TASK OBJECTIVE: When you reach the line containing "localparam int CL_SOFT = 12;" in the entries below, begin reproducing lines exactly, and stop once the line containing "localparam logic [4:0] SYNC_CLC_HI" is done.

[Stored items]
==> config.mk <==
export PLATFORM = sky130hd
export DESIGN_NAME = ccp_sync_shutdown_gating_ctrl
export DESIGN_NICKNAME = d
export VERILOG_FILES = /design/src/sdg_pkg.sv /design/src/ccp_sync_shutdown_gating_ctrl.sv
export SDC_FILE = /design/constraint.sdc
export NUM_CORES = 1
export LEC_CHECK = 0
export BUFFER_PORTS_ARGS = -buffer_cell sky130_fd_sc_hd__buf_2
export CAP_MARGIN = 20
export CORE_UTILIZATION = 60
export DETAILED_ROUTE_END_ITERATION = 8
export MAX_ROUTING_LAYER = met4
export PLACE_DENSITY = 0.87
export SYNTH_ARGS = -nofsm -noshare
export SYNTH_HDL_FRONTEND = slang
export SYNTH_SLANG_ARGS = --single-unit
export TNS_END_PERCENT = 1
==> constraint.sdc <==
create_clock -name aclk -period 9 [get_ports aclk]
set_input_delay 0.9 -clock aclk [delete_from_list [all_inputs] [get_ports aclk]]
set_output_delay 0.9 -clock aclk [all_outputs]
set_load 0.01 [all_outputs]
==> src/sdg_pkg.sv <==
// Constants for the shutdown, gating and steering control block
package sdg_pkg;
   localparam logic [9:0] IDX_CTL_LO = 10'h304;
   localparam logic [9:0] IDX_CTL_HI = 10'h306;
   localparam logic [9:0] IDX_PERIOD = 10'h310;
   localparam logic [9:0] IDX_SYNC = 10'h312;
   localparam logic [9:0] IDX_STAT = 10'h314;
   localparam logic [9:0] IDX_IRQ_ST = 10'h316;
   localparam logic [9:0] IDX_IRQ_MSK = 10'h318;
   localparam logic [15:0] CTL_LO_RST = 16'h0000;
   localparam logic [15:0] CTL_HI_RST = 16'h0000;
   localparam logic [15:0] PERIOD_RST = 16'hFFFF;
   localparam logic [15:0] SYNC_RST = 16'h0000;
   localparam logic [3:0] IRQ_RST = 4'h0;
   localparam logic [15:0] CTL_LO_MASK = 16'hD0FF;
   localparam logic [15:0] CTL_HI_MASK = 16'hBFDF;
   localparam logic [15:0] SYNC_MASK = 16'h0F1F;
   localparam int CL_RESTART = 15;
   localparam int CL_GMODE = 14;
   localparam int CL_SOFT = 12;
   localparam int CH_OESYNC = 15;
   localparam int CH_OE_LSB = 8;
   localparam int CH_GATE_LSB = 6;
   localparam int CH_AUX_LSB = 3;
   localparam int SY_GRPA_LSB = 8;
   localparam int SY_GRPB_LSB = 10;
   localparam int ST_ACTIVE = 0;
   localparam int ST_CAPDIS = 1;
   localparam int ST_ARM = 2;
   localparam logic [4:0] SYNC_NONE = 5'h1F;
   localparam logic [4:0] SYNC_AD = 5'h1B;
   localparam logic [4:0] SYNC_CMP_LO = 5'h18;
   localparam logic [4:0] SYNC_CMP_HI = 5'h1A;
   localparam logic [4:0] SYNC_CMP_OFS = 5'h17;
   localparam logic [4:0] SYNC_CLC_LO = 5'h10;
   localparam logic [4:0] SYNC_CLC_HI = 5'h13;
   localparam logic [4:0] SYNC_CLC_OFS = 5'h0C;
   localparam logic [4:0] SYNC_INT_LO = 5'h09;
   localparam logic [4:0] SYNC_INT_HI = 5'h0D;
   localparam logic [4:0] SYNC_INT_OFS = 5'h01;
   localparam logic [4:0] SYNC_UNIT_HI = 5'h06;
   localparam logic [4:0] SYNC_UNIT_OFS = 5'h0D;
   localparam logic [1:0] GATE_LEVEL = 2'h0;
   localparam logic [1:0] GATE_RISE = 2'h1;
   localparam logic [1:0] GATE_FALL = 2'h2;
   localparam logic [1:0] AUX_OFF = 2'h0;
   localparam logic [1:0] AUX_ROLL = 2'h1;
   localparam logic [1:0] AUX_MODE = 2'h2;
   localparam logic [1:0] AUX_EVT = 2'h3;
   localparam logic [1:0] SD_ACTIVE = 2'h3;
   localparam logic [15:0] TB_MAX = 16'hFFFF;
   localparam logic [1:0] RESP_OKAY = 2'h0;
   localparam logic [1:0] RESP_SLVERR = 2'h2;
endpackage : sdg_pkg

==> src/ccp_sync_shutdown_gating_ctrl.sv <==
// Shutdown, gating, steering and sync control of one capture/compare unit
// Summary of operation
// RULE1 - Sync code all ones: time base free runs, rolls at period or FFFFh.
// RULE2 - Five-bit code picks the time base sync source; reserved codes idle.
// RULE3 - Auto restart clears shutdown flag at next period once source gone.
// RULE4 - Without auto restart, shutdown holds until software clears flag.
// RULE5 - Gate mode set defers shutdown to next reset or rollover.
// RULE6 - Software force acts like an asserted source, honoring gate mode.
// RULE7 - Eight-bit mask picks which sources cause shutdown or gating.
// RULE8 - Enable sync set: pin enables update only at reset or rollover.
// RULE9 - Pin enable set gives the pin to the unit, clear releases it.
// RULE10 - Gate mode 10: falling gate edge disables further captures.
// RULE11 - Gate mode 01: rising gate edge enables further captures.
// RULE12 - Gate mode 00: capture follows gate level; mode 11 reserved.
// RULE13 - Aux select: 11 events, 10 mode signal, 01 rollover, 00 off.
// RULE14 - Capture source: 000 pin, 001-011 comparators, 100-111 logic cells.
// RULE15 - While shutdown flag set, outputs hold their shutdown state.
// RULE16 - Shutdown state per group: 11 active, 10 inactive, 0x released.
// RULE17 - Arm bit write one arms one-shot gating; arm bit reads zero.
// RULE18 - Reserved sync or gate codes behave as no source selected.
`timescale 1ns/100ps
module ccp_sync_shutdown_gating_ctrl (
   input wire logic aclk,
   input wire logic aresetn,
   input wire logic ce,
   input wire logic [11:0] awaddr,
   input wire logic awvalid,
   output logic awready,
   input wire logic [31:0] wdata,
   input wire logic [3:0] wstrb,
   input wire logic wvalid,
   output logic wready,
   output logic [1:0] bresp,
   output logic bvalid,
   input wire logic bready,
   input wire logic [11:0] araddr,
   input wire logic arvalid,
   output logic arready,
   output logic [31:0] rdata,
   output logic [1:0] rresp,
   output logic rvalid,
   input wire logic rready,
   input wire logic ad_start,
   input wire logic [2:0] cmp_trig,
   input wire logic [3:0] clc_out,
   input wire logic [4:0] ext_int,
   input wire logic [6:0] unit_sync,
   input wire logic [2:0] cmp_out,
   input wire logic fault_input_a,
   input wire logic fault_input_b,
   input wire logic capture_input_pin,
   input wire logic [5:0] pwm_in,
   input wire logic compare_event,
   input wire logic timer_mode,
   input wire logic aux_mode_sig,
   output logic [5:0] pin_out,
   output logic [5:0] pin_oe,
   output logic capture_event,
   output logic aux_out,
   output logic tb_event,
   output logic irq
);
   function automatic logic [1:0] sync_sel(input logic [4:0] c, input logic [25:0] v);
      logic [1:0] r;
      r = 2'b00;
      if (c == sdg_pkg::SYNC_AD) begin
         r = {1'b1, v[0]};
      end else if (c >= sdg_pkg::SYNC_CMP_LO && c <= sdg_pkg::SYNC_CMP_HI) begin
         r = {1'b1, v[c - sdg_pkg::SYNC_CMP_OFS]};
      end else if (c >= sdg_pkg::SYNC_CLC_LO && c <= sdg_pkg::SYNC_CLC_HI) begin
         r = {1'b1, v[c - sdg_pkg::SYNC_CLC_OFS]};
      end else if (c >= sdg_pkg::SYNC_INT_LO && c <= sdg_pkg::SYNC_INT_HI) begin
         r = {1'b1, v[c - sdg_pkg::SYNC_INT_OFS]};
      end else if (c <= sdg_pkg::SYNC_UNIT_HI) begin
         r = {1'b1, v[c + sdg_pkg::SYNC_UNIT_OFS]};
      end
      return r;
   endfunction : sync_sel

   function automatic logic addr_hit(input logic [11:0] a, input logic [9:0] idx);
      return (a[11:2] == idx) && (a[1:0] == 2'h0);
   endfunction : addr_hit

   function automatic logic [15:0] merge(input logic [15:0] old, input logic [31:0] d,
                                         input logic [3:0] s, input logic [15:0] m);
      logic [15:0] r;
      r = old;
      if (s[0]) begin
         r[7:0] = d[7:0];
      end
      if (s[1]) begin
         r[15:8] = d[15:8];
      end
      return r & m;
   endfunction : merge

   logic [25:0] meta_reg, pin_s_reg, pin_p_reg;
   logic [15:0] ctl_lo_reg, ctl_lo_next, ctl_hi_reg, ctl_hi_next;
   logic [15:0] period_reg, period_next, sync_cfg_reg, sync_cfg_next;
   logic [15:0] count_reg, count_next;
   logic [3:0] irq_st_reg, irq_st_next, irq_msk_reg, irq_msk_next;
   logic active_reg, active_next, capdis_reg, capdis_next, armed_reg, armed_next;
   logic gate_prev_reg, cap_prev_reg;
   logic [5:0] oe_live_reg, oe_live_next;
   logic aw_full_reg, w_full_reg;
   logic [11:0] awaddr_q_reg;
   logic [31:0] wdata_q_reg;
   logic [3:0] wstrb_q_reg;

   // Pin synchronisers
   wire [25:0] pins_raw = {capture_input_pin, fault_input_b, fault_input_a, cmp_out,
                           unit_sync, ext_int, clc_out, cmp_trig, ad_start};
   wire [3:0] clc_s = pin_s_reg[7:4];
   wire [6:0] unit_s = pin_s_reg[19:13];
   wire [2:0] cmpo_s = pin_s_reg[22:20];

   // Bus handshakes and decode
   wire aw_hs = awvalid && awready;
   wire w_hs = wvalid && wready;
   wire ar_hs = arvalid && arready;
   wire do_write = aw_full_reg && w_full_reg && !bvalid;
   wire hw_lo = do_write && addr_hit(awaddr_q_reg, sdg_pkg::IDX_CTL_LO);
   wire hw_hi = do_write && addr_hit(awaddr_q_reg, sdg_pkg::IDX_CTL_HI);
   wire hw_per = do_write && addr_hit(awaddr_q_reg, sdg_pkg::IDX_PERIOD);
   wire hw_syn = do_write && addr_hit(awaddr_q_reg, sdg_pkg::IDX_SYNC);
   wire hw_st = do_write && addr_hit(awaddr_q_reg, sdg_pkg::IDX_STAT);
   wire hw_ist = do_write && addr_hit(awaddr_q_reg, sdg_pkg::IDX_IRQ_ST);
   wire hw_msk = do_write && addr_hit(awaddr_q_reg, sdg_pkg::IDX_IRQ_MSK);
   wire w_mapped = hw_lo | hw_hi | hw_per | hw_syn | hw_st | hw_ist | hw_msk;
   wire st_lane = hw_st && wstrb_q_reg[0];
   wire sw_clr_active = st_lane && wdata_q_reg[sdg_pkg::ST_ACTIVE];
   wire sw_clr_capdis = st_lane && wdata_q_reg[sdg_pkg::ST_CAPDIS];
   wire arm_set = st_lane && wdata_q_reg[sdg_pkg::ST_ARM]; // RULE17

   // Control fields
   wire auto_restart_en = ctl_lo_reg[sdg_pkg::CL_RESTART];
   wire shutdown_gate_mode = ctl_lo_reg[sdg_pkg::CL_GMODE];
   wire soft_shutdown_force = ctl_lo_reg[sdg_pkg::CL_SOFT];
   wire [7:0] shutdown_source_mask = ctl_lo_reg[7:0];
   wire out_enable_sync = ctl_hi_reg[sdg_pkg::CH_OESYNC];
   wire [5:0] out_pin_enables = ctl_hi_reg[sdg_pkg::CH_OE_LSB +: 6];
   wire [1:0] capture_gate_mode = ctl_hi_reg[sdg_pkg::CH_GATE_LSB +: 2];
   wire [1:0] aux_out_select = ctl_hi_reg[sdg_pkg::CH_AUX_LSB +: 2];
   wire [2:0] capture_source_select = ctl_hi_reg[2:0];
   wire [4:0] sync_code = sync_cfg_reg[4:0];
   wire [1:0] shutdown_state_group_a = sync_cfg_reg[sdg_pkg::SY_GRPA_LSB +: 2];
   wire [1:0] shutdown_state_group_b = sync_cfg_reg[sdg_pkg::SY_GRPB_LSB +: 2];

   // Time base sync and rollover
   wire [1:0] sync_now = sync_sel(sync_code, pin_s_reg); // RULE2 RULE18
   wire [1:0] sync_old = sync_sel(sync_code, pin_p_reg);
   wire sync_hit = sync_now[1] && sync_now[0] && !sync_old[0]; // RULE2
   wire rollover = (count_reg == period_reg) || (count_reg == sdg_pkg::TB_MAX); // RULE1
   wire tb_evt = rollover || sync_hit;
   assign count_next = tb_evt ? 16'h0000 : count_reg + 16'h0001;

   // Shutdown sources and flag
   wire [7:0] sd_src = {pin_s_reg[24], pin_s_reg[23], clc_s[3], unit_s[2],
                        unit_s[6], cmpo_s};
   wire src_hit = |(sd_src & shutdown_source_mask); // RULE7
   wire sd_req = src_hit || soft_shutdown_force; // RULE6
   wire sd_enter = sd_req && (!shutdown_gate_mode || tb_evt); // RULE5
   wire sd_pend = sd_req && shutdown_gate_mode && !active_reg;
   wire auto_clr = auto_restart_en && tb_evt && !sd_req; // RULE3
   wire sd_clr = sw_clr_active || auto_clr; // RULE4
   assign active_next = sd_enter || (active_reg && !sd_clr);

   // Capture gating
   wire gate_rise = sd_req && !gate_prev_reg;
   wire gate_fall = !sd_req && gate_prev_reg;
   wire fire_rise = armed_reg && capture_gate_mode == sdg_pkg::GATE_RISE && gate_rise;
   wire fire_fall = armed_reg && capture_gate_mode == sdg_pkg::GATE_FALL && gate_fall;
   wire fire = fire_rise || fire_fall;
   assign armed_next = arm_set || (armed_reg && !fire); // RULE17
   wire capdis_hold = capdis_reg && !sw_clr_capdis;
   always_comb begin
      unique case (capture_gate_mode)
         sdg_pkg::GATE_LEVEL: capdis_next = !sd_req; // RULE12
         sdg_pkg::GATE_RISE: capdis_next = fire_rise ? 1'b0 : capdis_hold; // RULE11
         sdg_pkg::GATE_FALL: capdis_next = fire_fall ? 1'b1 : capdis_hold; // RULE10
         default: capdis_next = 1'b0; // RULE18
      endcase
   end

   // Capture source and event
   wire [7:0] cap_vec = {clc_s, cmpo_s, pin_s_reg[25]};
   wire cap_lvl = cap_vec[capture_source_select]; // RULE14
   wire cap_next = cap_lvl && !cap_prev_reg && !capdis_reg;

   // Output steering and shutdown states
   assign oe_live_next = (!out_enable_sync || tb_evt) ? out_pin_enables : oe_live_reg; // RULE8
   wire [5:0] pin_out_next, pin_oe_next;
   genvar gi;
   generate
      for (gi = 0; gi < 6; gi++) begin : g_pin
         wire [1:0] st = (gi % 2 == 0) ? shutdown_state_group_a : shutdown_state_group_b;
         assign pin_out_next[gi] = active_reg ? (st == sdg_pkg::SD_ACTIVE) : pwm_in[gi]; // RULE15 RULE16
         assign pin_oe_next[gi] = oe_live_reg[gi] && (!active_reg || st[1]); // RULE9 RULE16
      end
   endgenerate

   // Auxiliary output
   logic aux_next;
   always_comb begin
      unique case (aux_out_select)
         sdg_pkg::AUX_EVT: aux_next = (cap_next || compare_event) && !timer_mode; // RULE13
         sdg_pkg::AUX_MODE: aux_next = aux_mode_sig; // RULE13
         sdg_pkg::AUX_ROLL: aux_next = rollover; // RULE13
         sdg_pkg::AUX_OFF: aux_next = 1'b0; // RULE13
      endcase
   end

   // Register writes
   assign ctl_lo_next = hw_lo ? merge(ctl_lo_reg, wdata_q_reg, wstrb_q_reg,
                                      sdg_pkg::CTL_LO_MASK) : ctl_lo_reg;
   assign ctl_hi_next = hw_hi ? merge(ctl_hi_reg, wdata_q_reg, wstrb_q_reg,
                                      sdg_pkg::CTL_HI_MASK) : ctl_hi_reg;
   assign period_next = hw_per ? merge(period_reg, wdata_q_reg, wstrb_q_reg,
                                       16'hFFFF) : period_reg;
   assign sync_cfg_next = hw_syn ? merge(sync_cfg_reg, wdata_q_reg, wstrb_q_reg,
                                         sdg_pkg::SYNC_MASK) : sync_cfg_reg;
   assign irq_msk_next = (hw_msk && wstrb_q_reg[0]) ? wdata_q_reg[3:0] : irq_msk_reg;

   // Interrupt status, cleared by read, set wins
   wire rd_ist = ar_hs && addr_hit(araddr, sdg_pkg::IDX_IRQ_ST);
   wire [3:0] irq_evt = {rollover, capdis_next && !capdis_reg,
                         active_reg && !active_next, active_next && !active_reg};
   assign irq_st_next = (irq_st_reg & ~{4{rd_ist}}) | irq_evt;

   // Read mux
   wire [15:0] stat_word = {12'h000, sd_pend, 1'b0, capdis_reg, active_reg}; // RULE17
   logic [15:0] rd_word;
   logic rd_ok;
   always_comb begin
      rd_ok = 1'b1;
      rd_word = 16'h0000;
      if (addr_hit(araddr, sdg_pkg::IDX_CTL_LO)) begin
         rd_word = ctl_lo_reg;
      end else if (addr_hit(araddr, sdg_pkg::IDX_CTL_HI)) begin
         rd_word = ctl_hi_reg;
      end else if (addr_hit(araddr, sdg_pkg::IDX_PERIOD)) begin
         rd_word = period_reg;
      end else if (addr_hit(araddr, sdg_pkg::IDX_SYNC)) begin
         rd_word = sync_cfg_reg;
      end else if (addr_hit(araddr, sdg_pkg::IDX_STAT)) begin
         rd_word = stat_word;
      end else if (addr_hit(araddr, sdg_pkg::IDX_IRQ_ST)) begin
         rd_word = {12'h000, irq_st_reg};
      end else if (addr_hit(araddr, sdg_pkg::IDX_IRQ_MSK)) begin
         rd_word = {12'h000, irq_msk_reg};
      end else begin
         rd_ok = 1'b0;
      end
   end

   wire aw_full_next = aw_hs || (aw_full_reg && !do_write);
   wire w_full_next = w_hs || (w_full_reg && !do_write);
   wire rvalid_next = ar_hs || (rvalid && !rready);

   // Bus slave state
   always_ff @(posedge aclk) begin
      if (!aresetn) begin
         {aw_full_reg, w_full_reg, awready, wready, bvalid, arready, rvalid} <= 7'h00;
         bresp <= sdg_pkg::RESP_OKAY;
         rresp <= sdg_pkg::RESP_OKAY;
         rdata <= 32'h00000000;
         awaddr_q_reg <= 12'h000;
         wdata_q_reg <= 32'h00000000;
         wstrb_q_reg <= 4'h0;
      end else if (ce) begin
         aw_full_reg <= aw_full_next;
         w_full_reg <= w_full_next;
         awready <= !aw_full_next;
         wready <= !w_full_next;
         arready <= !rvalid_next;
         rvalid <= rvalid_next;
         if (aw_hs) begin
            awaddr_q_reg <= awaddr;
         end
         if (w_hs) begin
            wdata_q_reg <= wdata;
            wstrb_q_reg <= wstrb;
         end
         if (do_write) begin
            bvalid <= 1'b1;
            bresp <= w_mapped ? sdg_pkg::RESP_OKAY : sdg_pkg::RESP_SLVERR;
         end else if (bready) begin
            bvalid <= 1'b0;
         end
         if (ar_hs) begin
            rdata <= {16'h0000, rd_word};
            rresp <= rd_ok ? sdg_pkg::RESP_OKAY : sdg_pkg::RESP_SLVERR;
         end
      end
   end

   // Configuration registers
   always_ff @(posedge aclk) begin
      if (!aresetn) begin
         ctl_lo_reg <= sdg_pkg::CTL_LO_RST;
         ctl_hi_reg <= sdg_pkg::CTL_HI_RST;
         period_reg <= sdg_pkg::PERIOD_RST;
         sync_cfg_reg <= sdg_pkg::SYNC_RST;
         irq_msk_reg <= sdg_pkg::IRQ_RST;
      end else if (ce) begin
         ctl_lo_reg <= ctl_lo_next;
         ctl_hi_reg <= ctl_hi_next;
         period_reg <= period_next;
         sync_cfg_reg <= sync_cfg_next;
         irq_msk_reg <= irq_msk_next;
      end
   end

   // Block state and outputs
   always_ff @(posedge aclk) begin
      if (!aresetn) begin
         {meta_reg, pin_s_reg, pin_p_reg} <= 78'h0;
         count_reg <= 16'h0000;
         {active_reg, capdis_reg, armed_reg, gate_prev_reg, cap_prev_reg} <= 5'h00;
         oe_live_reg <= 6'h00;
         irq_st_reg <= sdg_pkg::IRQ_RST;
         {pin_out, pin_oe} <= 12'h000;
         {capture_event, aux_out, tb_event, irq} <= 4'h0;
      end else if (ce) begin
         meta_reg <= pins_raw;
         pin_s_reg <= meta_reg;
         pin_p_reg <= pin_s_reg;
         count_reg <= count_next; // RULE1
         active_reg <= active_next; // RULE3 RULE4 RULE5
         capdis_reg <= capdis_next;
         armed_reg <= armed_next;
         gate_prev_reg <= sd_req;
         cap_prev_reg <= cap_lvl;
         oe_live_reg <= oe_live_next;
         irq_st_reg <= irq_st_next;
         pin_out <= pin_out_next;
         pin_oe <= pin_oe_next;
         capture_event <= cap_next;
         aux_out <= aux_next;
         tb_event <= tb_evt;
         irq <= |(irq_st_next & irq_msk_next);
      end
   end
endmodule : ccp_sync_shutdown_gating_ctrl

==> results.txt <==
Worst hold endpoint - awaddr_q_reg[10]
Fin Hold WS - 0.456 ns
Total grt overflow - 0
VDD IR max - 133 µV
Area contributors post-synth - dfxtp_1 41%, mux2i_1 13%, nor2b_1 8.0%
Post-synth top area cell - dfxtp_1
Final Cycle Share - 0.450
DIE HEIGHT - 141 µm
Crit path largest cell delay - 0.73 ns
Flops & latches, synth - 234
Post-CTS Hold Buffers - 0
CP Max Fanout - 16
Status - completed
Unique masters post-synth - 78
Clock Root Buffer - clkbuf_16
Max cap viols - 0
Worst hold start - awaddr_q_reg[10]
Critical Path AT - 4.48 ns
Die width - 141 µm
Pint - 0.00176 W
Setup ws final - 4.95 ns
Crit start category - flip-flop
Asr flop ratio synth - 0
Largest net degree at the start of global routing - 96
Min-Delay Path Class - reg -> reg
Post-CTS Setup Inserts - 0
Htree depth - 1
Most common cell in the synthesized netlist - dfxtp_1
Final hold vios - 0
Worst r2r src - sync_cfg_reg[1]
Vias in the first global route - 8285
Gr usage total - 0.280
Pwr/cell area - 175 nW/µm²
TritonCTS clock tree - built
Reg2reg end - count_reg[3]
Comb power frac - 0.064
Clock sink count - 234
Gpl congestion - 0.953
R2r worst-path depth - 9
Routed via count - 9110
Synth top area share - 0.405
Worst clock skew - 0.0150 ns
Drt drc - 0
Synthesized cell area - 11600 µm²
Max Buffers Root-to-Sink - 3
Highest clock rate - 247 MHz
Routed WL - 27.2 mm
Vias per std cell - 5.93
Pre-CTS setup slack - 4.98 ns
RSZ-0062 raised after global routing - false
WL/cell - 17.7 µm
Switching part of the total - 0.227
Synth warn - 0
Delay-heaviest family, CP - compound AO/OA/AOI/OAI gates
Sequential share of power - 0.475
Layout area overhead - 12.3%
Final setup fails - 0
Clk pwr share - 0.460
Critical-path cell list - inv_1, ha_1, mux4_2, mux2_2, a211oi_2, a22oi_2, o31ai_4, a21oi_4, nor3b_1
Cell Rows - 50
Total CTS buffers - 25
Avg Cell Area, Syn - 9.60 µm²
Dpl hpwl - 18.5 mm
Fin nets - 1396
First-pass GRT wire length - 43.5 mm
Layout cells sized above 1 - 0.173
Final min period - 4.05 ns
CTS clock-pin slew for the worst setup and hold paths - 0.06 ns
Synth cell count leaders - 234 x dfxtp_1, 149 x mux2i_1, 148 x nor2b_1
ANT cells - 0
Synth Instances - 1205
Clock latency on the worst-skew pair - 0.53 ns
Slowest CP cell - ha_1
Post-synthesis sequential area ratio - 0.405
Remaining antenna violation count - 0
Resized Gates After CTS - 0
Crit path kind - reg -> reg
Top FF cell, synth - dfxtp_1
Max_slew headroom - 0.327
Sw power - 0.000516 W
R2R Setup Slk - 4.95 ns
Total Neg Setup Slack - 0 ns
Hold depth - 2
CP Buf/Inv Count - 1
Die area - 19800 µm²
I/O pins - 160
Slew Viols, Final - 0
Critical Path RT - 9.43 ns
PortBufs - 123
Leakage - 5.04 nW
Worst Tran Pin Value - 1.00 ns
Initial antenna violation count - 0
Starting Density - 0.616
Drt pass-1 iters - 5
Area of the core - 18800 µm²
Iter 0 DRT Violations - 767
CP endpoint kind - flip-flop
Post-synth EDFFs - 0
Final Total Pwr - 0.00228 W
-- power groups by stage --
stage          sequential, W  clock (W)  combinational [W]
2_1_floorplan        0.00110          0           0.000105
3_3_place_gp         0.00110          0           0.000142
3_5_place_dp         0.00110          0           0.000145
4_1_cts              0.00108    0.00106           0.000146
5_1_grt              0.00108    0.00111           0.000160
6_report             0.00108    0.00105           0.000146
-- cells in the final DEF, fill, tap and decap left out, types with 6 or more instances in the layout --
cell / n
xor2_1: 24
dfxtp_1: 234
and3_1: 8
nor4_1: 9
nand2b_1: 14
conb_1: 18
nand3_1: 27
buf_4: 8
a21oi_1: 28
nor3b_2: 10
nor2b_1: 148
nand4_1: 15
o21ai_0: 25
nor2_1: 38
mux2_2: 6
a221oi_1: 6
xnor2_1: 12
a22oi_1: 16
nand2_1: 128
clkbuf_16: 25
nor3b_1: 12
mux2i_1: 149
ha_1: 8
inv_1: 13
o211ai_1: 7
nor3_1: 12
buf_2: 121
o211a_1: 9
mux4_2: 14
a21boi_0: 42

---

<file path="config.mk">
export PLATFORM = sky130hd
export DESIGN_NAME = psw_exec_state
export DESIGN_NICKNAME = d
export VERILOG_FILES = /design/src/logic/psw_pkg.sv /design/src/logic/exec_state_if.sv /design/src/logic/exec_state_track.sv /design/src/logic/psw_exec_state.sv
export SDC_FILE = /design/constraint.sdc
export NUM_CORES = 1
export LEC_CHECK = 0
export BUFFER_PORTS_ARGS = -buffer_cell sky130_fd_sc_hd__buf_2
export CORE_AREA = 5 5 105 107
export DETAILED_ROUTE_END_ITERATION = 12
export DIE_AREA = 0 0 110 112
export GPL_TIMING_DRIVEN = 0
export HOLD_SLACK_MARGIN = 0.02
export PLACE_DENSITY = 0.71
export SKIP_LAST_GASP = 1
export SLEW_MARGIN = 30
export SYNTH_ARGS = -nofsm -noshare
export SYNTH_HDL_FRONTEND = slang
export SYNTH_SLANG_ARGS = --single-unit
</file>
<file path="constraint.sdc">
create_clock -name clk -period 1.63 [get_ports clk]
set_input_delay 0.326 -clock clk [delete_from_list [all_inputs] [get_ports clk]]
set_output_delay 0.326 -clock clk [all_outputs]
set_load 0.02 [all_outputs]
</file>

RESULT OF THIS EXERCISE:
   localparam int CL_SOFT = 12;
   localparam int CH_OESYNC = 15;
   localparam int CH_OE_LSB = 8;
   localparam int CH_GATE_LSB = 6;
   localparam int CH_AUX_LSB = 3;
   localparam int SY_GRPA_LSB = 8;
   localparam int SY_GRPB_LSB = 10;
   localparam int ST_ACTIVE = 0;
   localparam int ST_CAPDIS = 1;
   localparam int ST_ARM = 2;
   localparam logic [4:0] SYNC_NONE = 5'h1F;
   localparam logic [4:0] SYNC_AD = 5'h1B;
   localparam logic [4:0] SYNC_CMP_LO = 5'h18;
   localparam logic [4:0] SYNC_CMP_HI = 5'h1A;
   localparam logic [4:0] SYNC_CMP_OFS = 5'h17;
   localparam logic [4:0] SYNC_CLC_LO = 5'h10;
   localparam logic [4:0] SYNC_CLC_HI = 5'h13;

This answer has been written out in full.